**DIRECTIONS FOR THIS TASK**
Write out exactly, with no other output, the lines below from the one that contains "-- run 2: metrics" through the end.

⁂

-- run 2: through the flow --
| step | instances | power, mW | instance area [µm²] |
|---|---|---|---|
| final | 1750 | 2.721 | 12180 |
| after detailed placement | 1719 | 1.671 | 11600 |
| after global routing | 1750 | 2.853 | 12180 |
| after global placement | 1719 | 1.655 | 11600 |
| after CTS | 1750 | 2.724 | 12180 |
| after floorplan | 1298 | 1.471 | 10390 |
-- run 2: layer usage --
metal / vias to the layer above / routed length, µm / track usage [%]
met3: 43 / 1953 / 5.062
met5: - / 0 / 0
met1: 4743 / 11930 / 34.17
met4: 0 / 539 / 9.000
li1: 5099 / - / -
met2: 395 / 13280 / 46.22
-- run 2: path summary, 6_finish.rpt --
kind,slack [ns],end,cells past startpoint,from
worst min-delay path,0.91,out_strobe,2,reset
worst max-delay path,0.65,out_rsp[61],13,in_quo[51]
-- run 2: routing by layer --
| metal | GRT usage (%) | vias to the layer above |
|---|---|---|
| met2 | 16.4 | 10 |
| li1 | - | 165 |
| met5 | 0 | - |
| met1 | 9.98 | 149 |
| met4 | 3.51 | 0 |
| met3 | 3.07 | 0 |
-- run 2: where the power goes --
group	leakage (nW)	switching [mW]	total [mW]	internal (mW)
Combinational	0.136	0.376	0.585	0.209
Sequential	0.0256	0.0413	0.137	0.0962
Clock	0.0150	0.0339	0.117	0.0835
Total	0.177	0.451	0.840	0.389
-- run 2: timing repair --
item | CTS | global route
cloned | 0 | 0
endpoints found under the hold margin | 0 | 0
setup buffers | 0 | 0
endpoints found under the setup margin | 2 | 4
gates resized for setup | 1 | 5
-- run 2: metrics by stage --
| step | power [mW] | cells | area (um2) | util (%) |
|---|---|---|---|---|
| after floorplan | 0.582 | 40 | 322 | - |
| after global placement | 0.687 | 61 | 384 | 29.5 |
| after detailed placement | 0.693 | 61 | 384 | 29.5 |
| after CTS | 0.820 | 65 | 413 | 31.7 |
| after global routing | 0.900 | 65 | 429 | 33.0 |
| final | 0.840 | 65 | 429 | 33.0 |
[config.mk]
export PLATFORM = sky130hd
export DESIGN_NAME = tma_norm
export DESIGN_NICKNAME = d
export VERILOG_FILES = /design/src/rtl/tma_pkg.sv /design/src/rtl/tma_norm.sv
export SDC_FILE = /design/constraint.sdc
export NUM_CORES = 1
export LEC_CHECK = 0
export BUFFER_PORTS_ARGS = -buffer_cell sky130_fd_sc_hd__buf_2
export CAP_MARGIN = 40
export CORE_MARGIN = 2
export CORE_UTILIZATION = 50
export DETAILED_ROUTE_END_ITERATION = 12
export PLACE_DENSITY = 0.76
export SETUP_SLACK_MARGIN = 0.02
export SLEW_MARGIN = 0
export SYNTH_ARGS = -nofsm -noshare
export SYNTH_HDL_FRONTEND = slang
export SYNTH_SLANG_ARGS = --single-unit
[constraint.sdc]
create_clock -name clk -period 6.1 [get_ports clk]
set_input_delay 1.22 -clock clk [delete_from_list [all_inputs] [get_ports clk]]
set_output_delay 1.22 -clock clk [all_outputs]
set_load 0.01 [all_outputs]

⁂

**SOLUTION FOR THIS EXERCISE**
-- run 2: metrics by stage --
| step | power [mW] | cells | area (um2) | util (%) |
|---|---|---|---|---|
| after floorplan | 0.582 | 40 | 322 | - |
| after global placement | 0.687 | 61 | 384 | 29.5 |
| after detailed placement | 0.693 | 61 | 384 | 29.5 |
| after CTS | 0.820 | 65 | 413 | 31.7 |
| after global routing | 0.900 | 65 | 429 | 33.0 |
| final | 0.840 | 65 | 429 | 33.0 |
[config.mk]
export PLATFORM = sky130hd
export DESIGN_NAME = tma_norm
export DESIGN_NICKNAME = d
export VERILOG_FILES = /design/src/rtl/tma_pkg.sv /design/src/rtl/tma_norm.sv
export SDC_FILE = /design/constraint.sdc
export NUM_CORES = 1
export LEC_CHECK = 0
export BUFFER_PORTS_ARGS = -buffer_cell sky130_fd_sc_hd__buf_2
export CAP_MARGIN = 40
export CORE_MARGIN = 2
export CORE_UTILIZATION = 50
export DETAILED_ROUTE_END_ITERATION = 12
export PLACE_DENSITY = 0.76
export SETUP_SLACK_MARGIN = 0.02
export SLEW_MARGIN = 0
export SYNTH_ARGS = -nofsm -noshare
export SYNTH_HDL_FRONTEND = slang
export SYNTH_SLANG_ARGS = --single-unit
[constraint.sdc]
create_clock -name clk -period 6.1 [get_ports clk]
set_input_delay 1.22 -clock clk [delete_from_list [all_inputs] [get_ports clk]]
set_output_delay 1.22 -clock clk [all_outputs]
set_load 0.01 [all_outputs]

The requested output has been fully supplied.